Nori and Priddle entered the studio to record new music in September 2014. During a 2018 headlining of the Rotaryfest, the band mentioned the possibility of a new album.

The band held a VIP fundraiser on March 7, 2024, to raise money for the Algoma University music program. On July 6, 2024, Treble Charger played the Big Shiny Saturday concert in Toronto, on a bill with Bif Naked, I Mother Earth, Headstones, and The Tea Party.

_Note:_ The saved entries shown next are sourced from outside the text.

**src/hdl/batd_ram.sv**
```systemverilog
`timescale 1ns / 1ps
// ----------------------------------------------------------------------------
// batd_ram
// generic single write port, single read port ram with registered read
// ----------------------------------------------------------------------------
module batd_ram #(
    parameter int WIDTH = 8,
    parameter int DEPTH = 16
) (
    input  logic                     clk,
    input  logic                     wr_en,
    input  logic [$clog2(DEPTH)-1:0] wr_addr,
    input  logic [WIDTH-1:0]         wr_data,
    input  logic                     rd_en,
    input  logic [$clog2(DEPTH)-1:0] rd_addr,
    output logic [WIDTH-1:0]         rd_data
);
    logic [WIDTH-1:0] mem [DEPTH];

    always_ff @(posedge clk)
    begin
        if (wr_en)
        begin
            mem[wr_addr] <= wr_data;
        end
        if (rd_en)
        begin
            rd_data <= mem[rd_addr];
        end
    end
endmodule

```
**config.mk**
```make
export PLATFORM = sky130hd
export DESIGN_NAME = batd_ram
export DESIGN_NICKNAME = d
export VERILOG_FILES = /design/src/hdl/batd_ram.sv
export SDC_FILE = /design/constraint.sdc
export NUM_CORES = 1
export LEC_CHECK = 0
export BUFFER_PORTS_ARGS = -buffer_cell sky130_fd_sc_hd__buf_2
export CORE_ASPECT_RATIO = 0.7
export CORE_UTILIZATION = 40
export CTS_CLUSTER_DIAMETER = 200
export DETAILED_ROUTE_END_ITERATION = 7
export SLEW_MARGIN = 20
export SYNTH_ARGS = -nofsm -noshare
export SYNTH_HDL_FRONTEND = slang
export SYNTH_SLANG_ARGS = --single-unit
```
**constraint.sdc**
```tcl
create_clock -name clk -period 5.2 [get_ports clk]
set_input_delay 0.52 -clock clk [delete_from_list [all_inputs] [get_ports clk]]
set_output_delay 0.52 -clock clk [all_outputs]
set_load 0.03 [all_outputs]
```
* Word-level counts from Yosys, hierarchy flattened
Memory sizes are Yosys's and may differ from the RTL's. A register that Yosys moved wholly into a read port is not among the register bits.
Index checks and enable logic that the tools add are counted.
** Operators by class
- Muxes and demuxes :: 2
** Operators with widths (count)
- $mux W1 :: 2
** Word-level totals
- Register bits after elaboration :: 0
- Memory bits (writable) :: 128
- Bits of input ports :: 19
- Output and inout port bits :: 8
- Memories kept :: 1
** Memory list
- mem :: words 16, width 8, read ports 1, clocked after memory_dff 1, write ports 1, RTL line 18 : logic [WIDTH-1:0] mem [DEPTH];

* Logic depth before layout (Yosys ltp)
- Depth in word-level cells :: 2
- Depth in mapped cells :: 5
- Depth with buffers taken out :: 3

* Least setup slack after synthesis
Ideal clock, no wire load.
- Path kind :: input to register
- Start :: input port wr_addr[2]
- End :: memory mem[0][0] (enable)
- Arrival time :: 1630 ps
- Data required time :: 4817 ps
- Path slack :: 3187 ps
- Cell stages on the path :: 2
- Path buffers :: 0
- Cell sequence :: or3b_2 nor3_1
** RTL lines
- from (decl) :: RTL line 12 : input logic [$clog2(DEPTH)-1:0] wr_addr,
- to (decl) :: RTL line 18
Straight into the memory's write port.

==> results.tsv <==
metric	value	unit
final worst-path cycle share	35.9	%
Clock Pin Slew Worst Setup and Hold Paths	0.06	ns
TritonCTS Sinks	136	
DRT iter0 DRCs	235	
FP Rows	34	
fmax	535	MHz
initial antenna violation count	0	
Crit path largest cell delay	0.63	ns
predominant post-synthesis flop cell	edfxtp_1	
design area	6160	µm²
Crit-path slowest cell	mux4_1	
failing checks	design-rule violations	
DRT Wirelength	10500	µm
drt wl/cell	23.7	µm
CTS Hold Buffers Added	0	
Die Span Y	97.6	µm
Tightest Hold Check Type	input port to flop	
commonest non-fill, non-tap cell in the layout	edfxtp_1	
pin count of the biggest net entering global routing	33	
# DRC	4	
total power per unit cell area	433	nW/µm²
reg2reg start	mem[10][1]$_DFFE_PP_	
Starting Density	41.5	%
multi-input combinational cell area	1060	µm²
kind of cell adding the most delay to the critical path	multiplexers	
Syn Area/Cell	22.8	µm²
run status	finished, violations left	
vias in the first global route	2410	
post-cts resize count	0	
Synthesis Warnings	0	
Crit. Startpoint	rd_addr[0]	
FF-to-FF End	rd_data[1]$_DFFE_PP_	
via-per-instance ratio	5.41	
FILL cells	1044	
Setup TNS	0	ns
final hold violations	0	
H-Tree Depth	4	
remaining antenna violation count after routing	0	
n_diodes	0	
Worst-Skew Late Latency	0.41	ns
Initial DRT Pass Iterations	8	
worst rel slew slack	34.0	%
Floorplan Core Area	12600	µm²
Final setup viols	0	
Lkg Pwr	2.04	nW
RSZ-0062 raised after global routing	no	
synthesized net count	248	
Post-CTS Setup Bufs	0	
cells along the critical path	buf_4 -> mux4_1 -> a22oi_1 -> nand2_1	
hold_sp	wr_data[5]	
Reg area	4080	µm²
Setup crit start kind	input port	
CP arrival	2.02	ns
Hold Crit Endpoint	mem[7][5]$_DFFE_PP_	
GRT Total Usage	17.0	%
CP max FO	32	
Clock Skew	0.00998	ns
Hold Path Cell Cnt	1	
Yosys reg bits	136	
clk root buf	clkbuf_16	
most frequent cells in the layout	edfxtp_1 (136), buf_2 (25), mux4_2 (18), clkbuf_16 (17), a22oi_1 (16)	
CTS tree	done	
share of cells above drive strength 1	28.8	%
Max rail drop VDD	0.000283	V
Worst Path Required	5.35	ns
crit path time final	1.87	ns
Die X-Extent	139	µm
EDFF count, synth	136	
via count	2398	
Port-buffer cells	26	
fraction of the yosys area taken by sequential cells	78.1	%
Die ar.	13500	µm²
WP buf/inv	1	
max-cap check violation count	0	
CP Capture Type	flop	
IO Pins	27	
ys async rst share	0	%
CTS buffer count	17	
DP HPWL	6590	µm
area post-placement	5500	µm²
Synth cell types	18	
Reg2Reg Depth	3	
Tightest Pin Transition	0.986	ns
r2r setup slk	3.73	ns
GRT Residual Overflow	0	
Slew Limit Fails	0	
mapped cell area	5230	µm²
global-route wire length before repair	15700	µm
Setup CP Type	input port to flop	
RD Place Congestion	0.740	
Clock Tree Buf Depth	2	
fin nets	287	
synthesized instance count	229	
area delta synth->final	17.9	%
==> layout make-up <==
| class | count | area share, % |
|---|---|---|
| sequential | 136 | 66.3 |
| multi-input combinational | 83 | 17.2 |
| clock buffer | 18 | 6.97 |
| tap | 162 | 3.29 |
| timing repair buffer | 30 | 2.64 |
| clock inverter | 14 | 3.61 |
==> synth_stat cells (2+ instances only) <==
library cell	n	area [µm²]
nand3b_1	2	15.0
edfxtp_1	136	4080
buf_2	3	15.0
mux4_1	14	368
nor3_1	4	20.0
nor2_1	13	48.8
a22oi_1	16	120
mux4_2	18	405
clkdlybuf4s25_2	3	30.0
buf_6	3	33.8
nand2_1	9	33.8
nand2b_1	2	12.5
==> how the worst max path moves through the flow <==
stage,to,cells past startpoint,slack [ns]
floorplan,mem[0][0]$_DFFE_PP_,2,3.19
global placement,rd_data[1]$_DFFE_PP_,4,2.53
detailed placement,rd_data[1]$_DFFE_PP_,4,2.50
CTS,rd_data[1]$_DFFE_PP_,4,2.94
global route,rd_data[1]$_DFFE_PP_,4,3.21
finish,rd_data[1]$_DFFE_PP_,4,3.33
==> state kept, by name, summed over array words and instances, names as in the netlist <==
signal / cells
rd_data: 8
mem: 128
==> logic make-up after synthesis <==
kind of cell,after synthesis,synth area share [%]
compound gates,16,2.30
buf+inv,10,1.65
flops,136,78.1
mux,32,14.8
simple gates,35,3.14
==> per-stage QoR <==
step                utilization, %  total power, mW  hold slack (ns)  cells  setup WS [ns]
floorplan                        -             1.34            0.619    229           3.19
global placement              43.7             1.38            0.737    411           2.53
detailed placement            43.7             1.39            0.753    411           2.50
CTS                           48.9             2.69            0.481    443           2.94
global route                  48.9             2.74            0.474    443           3.21
finish                        48.9             2.67            0.487    443           3.33
==> power breakdown <==
group / internal, mW / total, mW / switching, mW
Combinational: 0.0434 / 0.117 / 0.0738
Clock: 0.855 / 1.31 / 0.451
Sequential: 1.24 / 1.24 / 0.00773
Total: 2.13 / 2.67 / 0.532
==> routing by layer <==
metal  global-route usage, %  part of all wire (%)  vias up
met4                    5.47                  0.87        0
li1                        -                     -     1059
met3                    5.62                   6.6       10
met2                    23.5                    44       72
met5                       0                     0        -
met1                    25.4                    49     1257
(Power assumes the default switching activity.)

===Nori abuse allegations===
On October 7, 2024, Sum 41's Deryck Whibley released his memoir Walking Disaster, in which he accused Nori of sexual and verbal abuse during his time as the band's manager. Nori allegedly grabbed and kissed Whibley, and when he rejected those advances, Nori became psychologically and verbally abusive. Nori denied the allegations, insisting that although the relationship began when Whibley was a teenager, it was in fact consensual.

==Band members==
===Current===
- Greig Nori – lead vocals, guitar (1992–2006, 2012–present)
- Bill Priddle – guitar, co-lead vocals (1992–2003, 2012–present)
- Frank Deresti – bass (2024–present)

===Former===
- Jason Pierce – drums (2012–2013)
- Morris Palter – drums, percussion (1992–1997)
- Mike Levesque – drums, percussion (1997)
- Trevor MacGregor – drums, percussion (1997–2006)
- Devin Bronson – guitar, backing vocals (2003–2004)
- Rosie Martin – bass (1992–2006)
- David Peredun – drums (2024)

===Touring / session===
- Dave McMillan – bass (2012)
- Darcy Yates – bass (2012–2018)

==Discography==
===Studio albums===

| Title | Album details | Peak chart positions | Certifications |
CAN
| NC17 | Released: July 4, 1994; Label: Smokin' Worm; Formats: CD; | — |  |
| Self Title | Released: 1995; Label: Sonic Unyon; Formats: CD; | — |  |
| Maybe It's Me | Released: May 13, 1997; Label: Smokin' Worm; Formats: CD; | 77 | MC: Gold; |
| Wide Awake Bored | Released: July 25, 2000; Label: Nettwerk; Formats: CD; | 9 | MC: Platinum; |
| Detox | Released: August 20, 2002; Label: ViK.; Formats: CD; | 10 | MC: Gold; |

===Singles===

Year: Single; Peak chart positions; Album
CAN: CAN Rock/Alt.; US Alt.
1994: "Red"; —; —; —; NC17
"10th Grade Love": —; —; —
1995: "Even Grable"; —; 6; —; Self Title
1996: "Morale"; 41; 16; —
"Sick Friend Called": —; —; —
1997: "Friend of Mine"; 41; 9; —; Maybe It's Me
"How She Died": —; 19; —
"Red (re-recorded)": —; 20; 48
1998: "Ever She Flows"; —; —; —
2000: "American Psycho"; —; 4; —; Wide Awake Bored
2001: "Brand New Low"; —; ×; —
"Business": —; 54; —
2002: "Hundred Million"; 79; ×; 49; Detox
"Don't Believe It All": —; ×; —
2003: "Ideal Waste of Time"; —; ×; —
"—" denotes releases that did not chart. "×" denotes periods where charts did not exist or were not archived.